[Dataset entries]
====================
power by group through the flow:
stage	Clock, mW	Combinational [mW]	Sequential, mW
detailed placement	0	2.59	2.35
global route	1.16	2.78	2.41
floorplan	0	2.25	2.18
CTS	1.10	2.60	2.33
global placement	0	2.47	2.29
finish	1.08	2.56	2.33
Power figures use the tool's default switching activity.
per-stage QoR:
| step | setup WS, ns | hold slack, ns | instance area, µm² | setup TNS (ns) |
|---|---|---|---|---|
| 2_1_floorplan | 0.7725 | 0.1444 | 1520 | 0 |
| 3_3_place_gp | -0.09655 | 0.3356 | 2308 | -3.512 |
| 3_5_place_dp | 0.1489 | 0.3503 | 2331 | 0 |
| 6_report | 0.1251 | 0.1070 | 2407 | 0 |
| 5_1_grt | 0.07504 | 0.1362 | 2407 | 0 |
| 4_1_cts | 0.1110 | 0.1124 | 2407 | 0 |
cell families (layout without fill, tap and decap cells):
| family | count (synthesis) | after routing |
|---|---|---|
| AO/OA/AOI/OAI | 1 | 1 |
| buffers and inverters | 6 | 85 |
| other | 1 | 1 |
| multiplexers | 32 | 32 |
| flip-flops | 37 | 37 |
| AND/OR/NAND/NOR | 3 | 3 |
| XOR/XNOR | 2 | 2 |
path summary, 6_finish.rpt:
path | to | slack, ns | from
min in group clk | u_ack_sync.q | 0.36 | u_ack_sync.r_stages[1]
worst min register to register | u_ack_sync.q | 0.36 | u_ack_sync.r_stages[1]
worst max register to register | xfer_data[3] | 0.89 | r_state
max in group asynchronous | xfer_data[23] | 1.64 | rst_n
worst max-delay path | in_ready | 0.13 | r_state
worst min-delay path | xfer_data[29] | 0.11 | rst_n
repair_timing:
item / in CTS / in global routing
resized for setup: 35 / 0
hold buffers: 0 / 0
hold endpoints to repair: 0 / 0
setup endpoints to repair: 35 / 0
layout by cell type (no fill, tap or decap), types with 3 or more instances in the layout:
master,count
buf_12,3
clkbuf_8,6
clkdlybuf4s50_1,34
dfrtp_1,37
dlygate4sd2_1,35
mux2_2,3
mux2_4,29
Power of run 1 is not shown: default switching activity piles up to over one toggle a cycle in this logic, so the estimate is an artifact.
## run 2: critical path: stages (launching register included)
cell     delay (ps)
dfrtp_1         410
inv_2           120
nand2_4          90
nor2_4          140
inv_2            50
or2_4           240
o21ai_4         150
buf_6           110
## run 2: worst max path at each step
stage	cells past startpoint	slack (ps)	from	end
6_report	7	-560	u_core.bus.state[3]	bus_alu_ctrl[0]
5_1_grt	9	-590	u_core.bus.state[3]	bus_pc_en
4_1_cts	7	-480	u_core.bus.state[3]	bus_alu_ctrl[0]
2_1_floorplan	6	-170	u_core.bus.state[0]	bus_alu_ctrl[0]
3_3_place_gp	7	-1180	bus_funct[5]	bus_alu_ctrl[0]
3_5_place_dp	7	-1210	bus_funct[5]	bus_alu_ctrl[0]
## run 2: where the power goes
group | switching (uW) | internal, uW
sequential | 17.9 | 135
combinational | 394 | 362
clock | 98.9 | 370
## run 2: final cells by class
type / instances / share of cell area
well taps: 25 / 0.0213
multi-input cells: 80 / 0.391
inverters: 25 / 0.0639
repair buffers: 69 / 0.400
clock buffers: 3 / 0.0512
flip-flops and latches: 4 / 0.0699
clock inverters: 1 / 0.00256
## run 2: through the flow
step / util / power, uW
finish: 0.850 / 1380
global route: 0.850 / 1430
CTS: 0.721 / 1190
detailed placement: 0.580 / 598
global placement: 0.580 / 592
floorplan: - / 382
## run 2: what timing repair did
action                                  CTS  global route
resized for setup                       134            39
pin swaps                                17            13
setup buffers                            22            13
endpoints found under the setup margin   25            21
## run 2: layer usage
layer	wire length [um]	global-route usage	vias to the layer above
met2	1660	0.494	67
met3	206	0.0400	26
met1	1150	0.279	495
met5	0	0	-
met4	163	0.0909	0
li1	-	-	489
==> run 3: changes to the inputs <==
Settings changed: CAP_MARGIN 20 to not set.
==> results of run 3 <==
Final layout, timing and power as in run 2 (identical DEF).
<file path="src/rtl/seq_scan_ctrl_if.sv">
// seq_scan_ctrl_if
//   Groups the scan request, configuration, serial input and result
//   signals of seq_scan_ctrl into one bundle.
//
//   master : drives start, cfg_*, in, in_valid; observes the results
//   slave  : the controller; consumes requests and drives busy, done,
//            match_pulse and match_count
//
//   Signals
//     start        request a scan (sampled only while idle)
//     cfg_pattern  target pattern, bit [len-1] is the oldest bit in time
//     cfg_len      pattern length, 0 behaves as 1, above 8 behaves as 8
//     cfg_window   number of valid serial bits to scan
//     cfg_overlap  1 = overlapping matches count, 0 = non-overlapping
//     in           serial data bit
//     in_valid     qualifies in
//     busy         scan in progress (LOAD or SCAN)
//     done         one-cycle completion pulse
//     match_pulse  one-cycle pulse per counted match
//     match_count  matches counted, saturating at 255
interface seq_scan_ctrl_if;
  logic       start;
  logic [7:0] cfg_pattern;
  logic [3:0] cfg_len;
  logic [7:0] cfg_window;
  logic       cfg_overlap;
  logic       in;
  logic       in_valid;
  logic       busy;
  logic       done;
  logic       match_pulse;
  logic [7:0] match_count;

  modport master (
    output start,
    output cfg_pattern,
    output cfg_len,
    output cfg_window,
    output cfg_overlap,
    output in,
    output in_valid,
    input  busy,
    input  done,
    input  match_pulse,
    input  match_count
  );

  modport slave (
    input  start,
    input  cfg_pattern,
    input  cfg_len,
    input  cfg_window,
    input  cfg_overlap,
    input  in,
    input  in_valid,
    output busy,
    output done,
    output match_pulse,
    output match_count
  );
endinterface

</file>
<file path="src/rtl/seq_scan_ctrl.sv">
// seq_scan_ctrl
//   Scans a window of valid serial bits for a configurable pattern of
//   1..8 bits and counts the matches, optionally allowing overlap.
//
//   Ports
//     clk    : single clock, rising edge
//     reset  : asynchronous, active-high; returns to IDLE and clears all
//     bus    : seq_scan_ctrl_if.slave (request, config, serial in, results)
//
//   state | meaning
//   ------+--------------------------------------------------------------
//   IDLE  | waiting for start; match_count holds the last result
//   LOAD  | one cycle: latch config, clear history/fill/match_count
//   SCAN  | consume valid bits until the window is exhausted
//   DONE  | one cycle: done=1, then back to IDLE
module seq_scan_ctrl (
  input  logic           clk,
  input  logic           reset,
  seq_scan_ctrl_if.slave bus
);

  localparam logic [1:0] ST_IDLE = 2'd0;
  localparam logic [1:0] ST_LOAD = 2'd1;
  localparam logic [1:0] ST_SCAN = 2'd2;
  localparam logic [1:0] ST_DONE = 2'd3;

  logic [1:0] state;

  // latched configuration, frozen for the whole scan
  logic [7:0] pat_q;
  logic [3:0] len_q;
  logic       ovl_q;

  // scan progress
  logic [7:0] rem_q;    // valid bits still to consume
  logic [7:0] hist_q;   // newest bit in bit 0
  logic [3:0] fill_q;   // bits in history that may take part in a match
  logic [7:0] cnt_q;
  logic       pulse_q;

  logic [3:0] len_clamped;
  logic [7:0] hist_nxt;
  logic [3:0] fill_nxt;
  logic [7:0] len_mask;
  logic       hit;

  always_comb begin
    len_clamped = bus.cfg_len;
    if (bus.cfg_len == 4'd0) begin
      len_clamped = 4'd1;
    end else if (bus.cfg_len > 4'd8) begin
      len_clamped = 4'd8;
    end
  end

  // Match evaluation looks at the history as it will be after the
  // current bit is shifted in, so the bit itself takes part.
  always_comb begin
    hist_nxt = {hist_q[6:0], bus.in};
    fill_nxt = (fill_q == 4'd8) ? 4'd8 : fill_q + 4'd1;
    len_mask = 8'hFF >> (4'd8 - len_q);
    hit      = (((hist_nxt ^ pat_q) & len_mask) == 8'h00) && (fill_nxt >= len_q);
  end

  always_ff @(posedge clk or posedge reset) begin
    if (reset) begin
      state   <= ST_IDLE;
      pat_q   <= 8'h00;
      len_q   <= 4'd0;
      ovl_q   <= 1'b0;
      rem_q   <= 8'h00;
      hist_q  <= 8'h00;
      fill_q  <= 4'd0;
      cnt_q   <= 8'h00;
      pulse_q <= 1'b0;
    end else begin
      pulse_q <= 1'b0;
      case (state)
        ST_IDLE: begin
          if (bus.start) begin
            state <= ST_LOAD;
          end
        end

        ST_LOAD: begin
          pat_q  <= bus.cfg_pattern;
          len_q  <= len_clamped;
          rem_q  <= bus.cfg_window;
          ovl_q  <= bus.cfg_overlap;
          hist_q <= 8'h00;
          fill_q <= 4'd0;
          cnt_q  <= 8'h00;
          state  <= (bus.cfg_window == 8'h00) ? ST_DONE : ST_SCAN;
        end

        ST_SCAN: begin
          if (bus.in_valid) begin
            hist_q <= hist_nxt;
            rem_q  <= rem_q - 8'd1;
            if (hit) begin
              pulse_q <= 1'b1;
              if (cnt_q != 8'hFF) begin
                cnt_q <= cnt_q + 8'd1;
              end
              // non-overlapping: the matched bits may not be reused
              fill_q <= ovl_q ? fill_nxt : 4'd0;
            end else begin
              fill_q <= fill_nxt;
            end
            if (rem_q == 8'd1) begin
              state <= ST_DONE;
            end
          end
        end

        ST_DONE: begin
          state <= ST_IDLE;
        end

        default: begin
          state <= ST_IDLE;
        end
      endcase
    end
  end

  assign bus.busy        = (state == ST_LOAD) || (state == ST_SCAN);
  assign bus.done        = (state == ST_DONE);
  assign bus.match_pulse = pulse_q;
  assign bus.match_count = cnt_q;

endmodule

</file>
<file path="src/flat_wrapper.sv">
// flat-port wrapper written by rule: the top's interface ports become plain ports
module seq_scan_ctrl_flat 
  (clk, reset, bus_start, bus_cfg_pattern, bus_cfg_len, bus_cfg_window, bus_cfg_overlap, bus_in, bus_in_valid, bus_busy, bus_done, bus_match_pulse, bus_match_count);
  seq_scan_ctrl_if bus_i ();
  input  logic clk;
  input  logic reset;
  input wire logic [$bits(bus_i.start)-1:0] bus_start;
  input wire logic [$bits(bus_i.cfg_pattern)-1:0] bus_cfg_pattern;
  input wire logic [$bits(bus_i.cfg_len)-1:0] bus_cfg_len;
  input wire logic [$bits(bus_i.cfg_window)-1:0] bus_cfg_window;
  input wire logic [$bits(bus_i.cfg_overlap)-1:0] bus_cfg_overlap;
  input wire logic [$bits(bus_i.in)-1:0] bus_in;
  input wire logic [$bits(bus_i.in_valid)-1:0] bus_in_valid;
  output wire logic [$bits(bus_i.busy)-1:0] bus_busy;
  output wire logic [$bits(bus_i.done)-1:0] bus_done;
  output wire logic [$bits(bus_i.match_pulse)-1:0] bus_match_pulse;
  output wire logic [$bits(bus_i.match_count)-1:0] bus_match_count;
  assign bus_i.start = bus_start;
  assign bus_i.cfg_pattern = bus_cfg_pattern;
  assign bus_i.cfg_len = bus_cfg_len;
  assign bus_i.cfg_window = bus_cfg_window;
  assign bus_i.cfg_overlap = bus_cfg_overlap;
  assign bus_i.in = bus_in;
  assign bus_i.in_valid = bus_in_valid;
  assign bus_busy = bus_i.busy;
  assign bus_done = bus_i.done;
  assign bus_match_pulse = bus_i.match_pulse;
  assign bus_match_count = bus_i.match_count;
  seq_scan_ctrl u_core (.clk(clk), .reset(reset), .bus(bus_i));
endmodule
</file>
====================
Find "floorplan: - / 382" in the entries above and copy that whole line exactly, then each line after it through the line that contains "results of run".

floorplan: - / 382
## run 2: what timing repair did
action                                  CTS  global route
resized for setup                       134            39
pin swaps                                17            13
setup buffers                            22            13
endpoints found under the setup margin   25            21
## run 2: layer usage
layer	wire length [um]	global-route usage	vias to the layer above
met2	1660	0.494	67
met3	206	0.0400	26
met1	1150	0.279	495
met5	0	0	-
met4	163	0.0909	0
li1	-	-	489
==> run 3: changes to the inputs <==
Settings changed: CAP_MARGIN 20 to not set.
==> results of run 3 <==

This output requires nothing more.